Viral "news story" claims two men were injured in a "gerbilling" mishap involving a tiny rodent, a cardboard tube and an untimely-lit match.

Description: Fake news
Circulating since: 1993
Status: False

Example:
Email text contributed by a reader in 1997:

Direct from the LA Times:

"In retrospect, lighting the match was my big mistake. But I was only trying to retrieve the gerbil," Eric Tomaszewski told bemused doctors in the Severe Burns Unit of Salt Lake City Hospital. Tomaszewski, and his homosexual partner Andrew "Kiki" Farnum, had been admitted for emergency treatment after a felching session had gone seriously wrong.

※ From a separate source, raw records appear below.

File: src/rtl/alu_seq_pkg.sv
// Shared types and default widths for the ALU operation sequencer.
package alu_seq_pkg;

    typedef enum logic [1:0] {
        IDLE    = 2'd0,
        SETTLE  = 2'd1,
        CAPTURE = 2'd2
    } seq_state_e;

    localparam int DEF_A_W   = 6;
    localparam int DEF_B_W   = 6;
    localparam int DEF_OP_W  = 4;
    localparam int DEF_RES_W = 8;

    // Settle counter is 4 bits wide, so the window tops out at 15 cycles.
    localparam int SETTLE_CNT_W = 4;
    localparam int SETTLE_MAX   = 15;

endpackage

File: src/rtl/alu_seq_fifo.sv
// Synchronous FIFO holding captured ALU results; head is presented combinationally.
module alu_seq_fifo #(
    parameter int WIDTH = 8,
    parameter int DEPTH = 4
) (
    input  logic                     clk,
    input  logic                     rst,
    input  logic                     push,
    input  logic                     pop,
    input  logic [WIDTH-1:0]         din,
    output logic [WIDTH-1:0]         dout,
    output logic [$clog2(DEPTH):0]   count,
    output logic                     full,
    output logic                     empty
);

    localparam int AW = $clog2(DEPTH);
    localparam logic [AW:0] DEPTH_C = (AW+1)'(DEPTH);

    logic [WIDTH-1:0] mem [DEPTH];
    logic [AW-1:0]    wr_ptr, rd_ptr;
    logic             do_push, do_pop;

    assign full    = (count == DEPTH_C);
    assign empty   = (count == '0);
    assign do_push = push && !full;
    assign do_pop  = pop && !empty;
    // Zero when empty so the response data reads 0 out of reset.
    assign dout    = empty ? '0 : mem[rd_ptr];

    always_ff @(posedge clk) begin
        if (rst) begin
            wr_ptr <= '0;
            rd_ptr <= '0;
            count  <= '0;
        end else begin
            if (do_push) wr_ptr <= wr_ptr + 1'b1;
            if (do_pop)  rd_ptr <= rd_ptr + 1'b1;
            case ({do_push, do_pop})
                2'b10:   count <= count + 1'b1;
                2'b01:   count <= count - 1'b1;
                default: count <= count;
            endcase
        end
    end

    always_ff @(posedge clk) begin
        if (!rst && do_push) mem[wr_ptr] <= din;
    end

endmodule

File: src/rtl/alu_op_sequencer.sv
// Clocked front end for the combinational KGP ALU: accept, settle, capture, return in order.
// Optional statistics counters are enabled with ALU_SEQ_STATS_EN.
module alu_op_sequencer
    import alu_seq_pkg::*;
#(
    parameter int A_W        = DEF_A_W,
    parameter int B_W        = DEF_B_W,
    parameter int OP_W       = DEF_OP_W,
    parameter int RES_W      = DEF_RES_W,
    parameter int SETTLE_CYC = 2,
    parameter int FIFO_DEPTH = 4
) (
    input  logic             clk,
    input  logic             rst,
    input  logic             req_valid,
    output logic             req_ready,
    input  logic [A_W-1:0]   req_a,
    input  logic [B_W-1:0]   req_b,
    input  logic [OP_W-1:0]  req_op,
    output logic [A_W-1:0]   alu_a,
    output logic [B_W-1:0]   alu_b,
    output logic [OP_W-1:0]  alu_c,
    input  logic [RES_W-1:0] alu_d,
    output logic             rsp_valid,
    input  logic             rsp_ready,
    output logic [RES_W-1:0] rsp_data,
    output logic             busy
`ifdef ALU_SEQ_STATS_EN
    ,
    output logic [15:0]      stat_ops,
    output logic [15:0]      stat_stall
`endif
);

    localparam logic [SETTLE_CNT_W-1:0] SETTLE_LD = SETTLE_CNT_W'(SETTLE_CYC - 1);

    seq_state_e              state_q, state_d;
    logic [SETTLE_CNT_W-1:0] cnt_q, cnt_d;
    logic                    accept, push;
    logic [$clog2(FIFO_DEPTH):0] fifo_count;
    logic                    fifo_full, fifo_empty;

    // Only IDLE accepts, and nothing is in flight there, so free space is just !full.
    assign req_ready = (state_q == IDLE) && !fifo_full;
    assign rsp_valid = !fifo_empty;
    assign busy      = (state_q != IDLE) || (fifo_count != '0);

    always_comb begin
        state_d = state_q;
        cnt_d   = cnt_q;
        accept  = 1'b0;
        push    = 1'b0;
        case (state_q)
            IDLE: begin
                if (req_valid && req_ready) begin
                    accept  = 1'b1;
                    cnt_d   = SETTLE_LD;
                    state_d = SETTLE;
                end
            end
            SETTLE: begin
                if (cnt_q == '0) state_d = CAPTURE;
                else             cnt_d   = cnt_q - 1'b1;
            end
            CAPTURE: begin
                push    = 1'b1;
                state_d = IDLE;
            end
            default: state_d = IDLE;
        endcase
    end

    always_ff @(posedge clk) begin
        if (rst) begin
            state_q <= IDLE;
            cnt_q   <= '0;
            alu_a   <= '0;
            alu_b   <= '0;
            alu_c   <= '0;
        end else begin
            state_q <= state_d;
            cnt_q   <= cnt_d;
            if (accept) begin
                alu_a <= req_a;
                alu_b <= req_b;
                alu_c <= req_op;
            end
        end
    end

    alu_seq_fifo #(
        .WIDTH (RES_W),
        .DEPTH (FIFO_DEPTH)
    ) u_res_fifo (
        .clk   (clk),
        .rst   (rst),
        .push  (push),
        .pop   (rsp_ready),
        .din   (alu_d),
        .dout  (rsp_data),
        .count (fifo_count),
        .full  (fifo_full),
        .empty (fifo_empty)
    );

`ifdef ALU_SEQ_STATS_EN
    always_ff @(posedge clk) begin
        if (rst) begin
            stat_ops   <= '0;
            stat_stall <= '0;
        end else begin
            if (push && stat_ops != 16'hFFFF)
                stat_ops <= stat_ops + 16'd1;
            if (req_valid && !req_ready && stat_stall != 16'hFFFF)
                stat_stall <= stat_stall + 16'd1;
        end
    end
`endif

endmodule

File: config.mk
export PLATFORM = sky130hd
export DESIGN_NAME = alu_op_sequencer
export DESIGN_NICKNAME = d
export VERILOG_FILES = /design/src/rtl/alu_seq_pkg.sv /design/src/rtl/alu_seq_fifo.sv /design/src/rtl/alu_op_sequencer.sv
export SDC_FILE = /design/constraint.sdc
export NUM_CORES = 1
export LEC_CHECK = 0
export ABC_AREA = 1
export CAP_MARGIN = 15
export CORE_ASPECT_RATIO = 1.4
export CORE_MARGIN = 2
export CORE_UTILIZATION = 35
export CTS_BUF_LIST = sky130_fd_sc_hd__clkbuf_8
export DETAILED_ROUTE_END_ITERATION = 7
export HOLD_SLACK_MARGIN = 0.1
export PLACE_DENSITY = 0.63
export SLEW_MARGIN = 25
export SYNTH_ARGS = -nofsm -noshare
export SYNTH_HDL_FRONTEND = slang
export SYNTH_SLANG_ARGS = --single-unit
File: constraint.sdc
create_clock -name clk -period 2.3 [get_ports clk]
set_clock_uncertainty 0.2 [all_clocks]
set_input_delay 0.69 -clock clk [delete_from_list [all_inputs] [get_ports clk]]
set_output_delay 0.69 -clock clk [all_outputs]
set_load 0.1 [all_outputs]
==> impl_metrics.ini <==
[grt]
grt_use_met2_pct = 27.83
grt_overflow = 0
busiest_layer = met2
use_met3_pct = 3.859
grt_pass1_vias = 2102
grt_first_pass_wirelength_um = 10010
grtUsageTotal_pct = 15.56
antenna_found_initial = 0
met1_usage_pct = 17.21
grt_max_degree = 23

[outcome]
violations = negative setup slack
status = complete, but fails checks

[layout]
num_antenna_cells = 0
nNetsFinal = 375
area_growth_pct = 55.89
fin_area_um2 = 4156
stdcell_count = 442
fill_cells = 617
drive_above_1_share_pct = 36.81

[sta]
worstMarginPinSlew_ns = 0.3123
max_slew_margin_pct = 79.18
worst_slack_ns = -0.09491
period_minus_slack_ns = 2.395
slew_viol_final = 0
final_hold_viol_count = 0
rsz0062_at_grt = yes
min_period_over_period_pct = 104.1
fmax_mhz = 417.6
setup_viol = 8

[place]
io_buffers = 54
hpwl_um = 4273
place_inst = 420
place_congestion = 0.7597
placed_cell_area_um2 = 3750

[critical_path]
crit_type = reg2out
rr_endpoint = u_res_fifo.count[2]
end_kind = output pin
cp.depth = 6
worstPathMaxFanout = 6
cp_top_family = flip-flops
critPathArrivalTime_ns = 1.50
r2r_start = u_res_fifo.count[1]
crit_top_cell = nor2_1
crit_path_end = rsp_data[4]
startpoint_type = flop
reg2reg_depth = 11
required_ns = 1.41
crit_chain = clkbuf_16 -> nor2_1 -> nor2_1 -> o21ai_1 -> a21oi_4 -> buf_12
crit_path_top_delay_cell = dfxtp_4
cpPeakStageDelay_ns = 0.41
r2r_slack_ns = 0.14
critPathBufInv = 2

[floorplan]
initial_core_util_pct = 36.22
die_area_um2 = 8342
fp-row-count = 37
die_x_um = 77.77
die_y_um = 107.3
io_pins = 55
core_area_um2 = 7361

[logic_synthesis]
synthMostInstantiatedCell = nor2_1
synthTopCellsByArea = edfxtp_1, dfxtp_1, nor2_1
syn_area_per_cell_um2 = 9.986
synthArstFlopShare_pct = 0
syn_area_um2 = 2666
synth_top_area_share_pct = 36.04
synth_top_cell_by_area = edfxtp_1
ys_warn_count = 0
syn-num-nets = 302
ys_seq_elements = 63
synthFlopType = edfxtp_1
synth_edf_count = 32
synth_common_cells = nor2_1, edfxtp_1, dfxtp_1
ys_types = 28
synth_cells = 267
ys_seq_area_share_pct = 59.31

[power]
power_leakage_nw = 1.523
p_sw_share_pct = 43.91
p_int_w = 0.003021
seqPwrFrac_pct = 25.6
p_per_area_nw_per_um2 = 1296
ir_drop_v = 0.0008586
switching_power_w = 0.002365
clkPwrFrac_pct = 18.9
pwr-share-comb_pct = 55.5
total_power_w = 0.005386

[detailed_routing]
wire_per_inst_um = 13.95
drc = 0
drtAntennaViolNets = 0
drtPass1Iterations = 4
drt_wl_total_um = 6166
avgViaCountPerCell = 4.760
via_count = 2104
drt_iter0_markers = 59

[cts]
insertion_delay_ns = 0.33
cts_buffers = 9
cts.sink_count = 63
h-tree-depth = 3
cts_tree = yes
clk_path_buf_depth = 2
path_clk_slew_ns = 0.07
cts_hold_buf = 0
root_buffer = clkbuf_8

[flow_run]
cap_viol_max_count = 0

[worst_hold_path]
holdCritPathClass = reg2reg
whs_path_depth = 1
[through the flow]
step | util [%] | hold WS (ns) | setup WS, ns | TNS, ns
6_report | 56.47 | 0.2959 | -0.09491 | -0.4937
3_3_place_gp | 50.94 | 0.2732 | -0.3781 | -0.4658
4_1_cts | 55.04 | 0.2950 | -0.07388 | -0.4358
2_1_floorplan | - | 0.2548 | -0.04984 | -0.08444
3_5_place_dp | 50.94 | 0.2783 | -0.4276 | -0.5546
5_1_grt | 56.47 | 0.3287 | -0.2033 | -1.156
[timing repair]
action,CTS,global route
setup buffers,4,1
resized for setup,21,31
pin swaps,2,16
setup endpoints to repair,10,11
gates cloned,1,1
[cells in the final DEF (no fill, tap or decap), drive strengths merged, types with 6 or more instances in the layout]
master / count
a21oi: 38
buf: 46
clkbuf: 10
clkdlybuf4s50: 26
dfxtp: 31
edfxtp: 32
ha: 6
inv: 23
nand2: 25
nand3: 23
nor2: 43
o21ai: 26
[state kept, by name, indices dropped and copies added (netlist names), named ones only]
name	cells
u_res_fifo.count	3
u_res_fifo.rd_ptr	2
state_q	2
u_res_fifo.mem	32
u_res_fifo.wr_ptr	2
alu_b	6
alu_a	6
alu_c	4
cnt_q	4
[final cells by class]
class	count	area, um2	share of cell area (%)
sequential	63	1593	38.32
clock inverter	7	88.84	2.137
multi-input combinational	169	1109	26.67
clock buffer	9	123.9	2.980
inverter	22	87.58	2.107
tap	97	121.4	2.920
timing repair buffer	75	1033	24.86
[power groups by stage]
stage          clock (W)  combinational (W)  sequential (W)
3_5_place_dp           0            0.00269         0.00139
5_1_grt          0.00110            0.00312         0.00139
2_1_floorplan          0            0.00155         0.00157
4_1_cts          0.00104            0.00295         0.00137
3_3_place_gp           0            0.00266         0.00138
6_report         0.00102            0.00299         0.00138
[worst register-to-register path, cell delays in order, from the launching register on]
cell     delay, ns
dfxtp_4       0.36
buf_4         0.13
inv_2         0.08
nand3_4       0.09
nand3_1       0.18
ha_2          0.21
inv_2         0.04
fa_2          0.36
a21oi_2       0.12
o21ai_1       0.09
o21ai_1       0.14
a21oi_1       0.05
[worst min-delay path by stage]
stage	slack, ns	startpoint	endpoint
after floorplan	0.25	u_res_fifo.count[0]	u_res_fifo.count[0]
after global placement	0.27	u_res_fifo.rd_ptr[0]	u_res_fifo.rd_ptr[0]
after detailed placement	0.28	u_res_fifo.rd_ptr[0]	u_res_fifo.rd_ptr[0]
after CTS	0.30	u_res_fifo.rd_ptr[0]	u_res_fifo.rd_ptr[0]
after global routing	0.33	cnt_q[1]	cnt_q[1]
final	0.30	u_res_fifo.rd_ptr[0]	u_res_fifo.rd_ptr[0]
[cells by family after synthesis]
kind of cell	synth area share, %
compound gates	13.42
xor+xnor	0.3285
simple gates	17.13
fa+ha+maj	3.566
flops	59.31
buf+inv	6.241
[routing by layer]
metal,vias up,share of wire [%]
li1,1050,-
met1,992,40
met2,55,53
met3,7,5.3
met4,0,1.2
met5,-,0
No activity file was read; power rests on OpenSTA's default activity.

"I pushed a cardboard tube up his rectum and slipped Raggot, our gerbil, in," he explained. "As usual, Kiki shouted out 'Armageddon', my cue that he'd had enough. I tried to retrieve Raggot but he wouldn't come out again,so I peered into the tube and struck a match, thinking the light might attract him."

At a hushed press conference, a hospital spokesman described what happened next. "The match ignited a pocket of intestinal gas and a flame shot out the tubing, igniting Mr Tomaszewski's hair and severely burning his face. It also set fire to the gerbil's fur and whiskers which in turn ignited a larger pocket of gas further up the intestine, propelling the rodent out like a cannonball."

Tomaszewski suffered second degree burns and a broken nose from the impact of the gerbil, while Farnum suffered first and second degree burns to his anus and lower intestinal tract.


Analysis: Albeit attributed to the Los Angeles Times, this lurid bit of potty humor did not originate in any newspaper. Neither the content nor the style conforms to even the lowest of journalistic standards. It's fake news, a joke, or more precisely a joke bordering on an urban legend, because people insist on claiming it's true. Variants of the story can be found in Internet message board postings dating back to 1993.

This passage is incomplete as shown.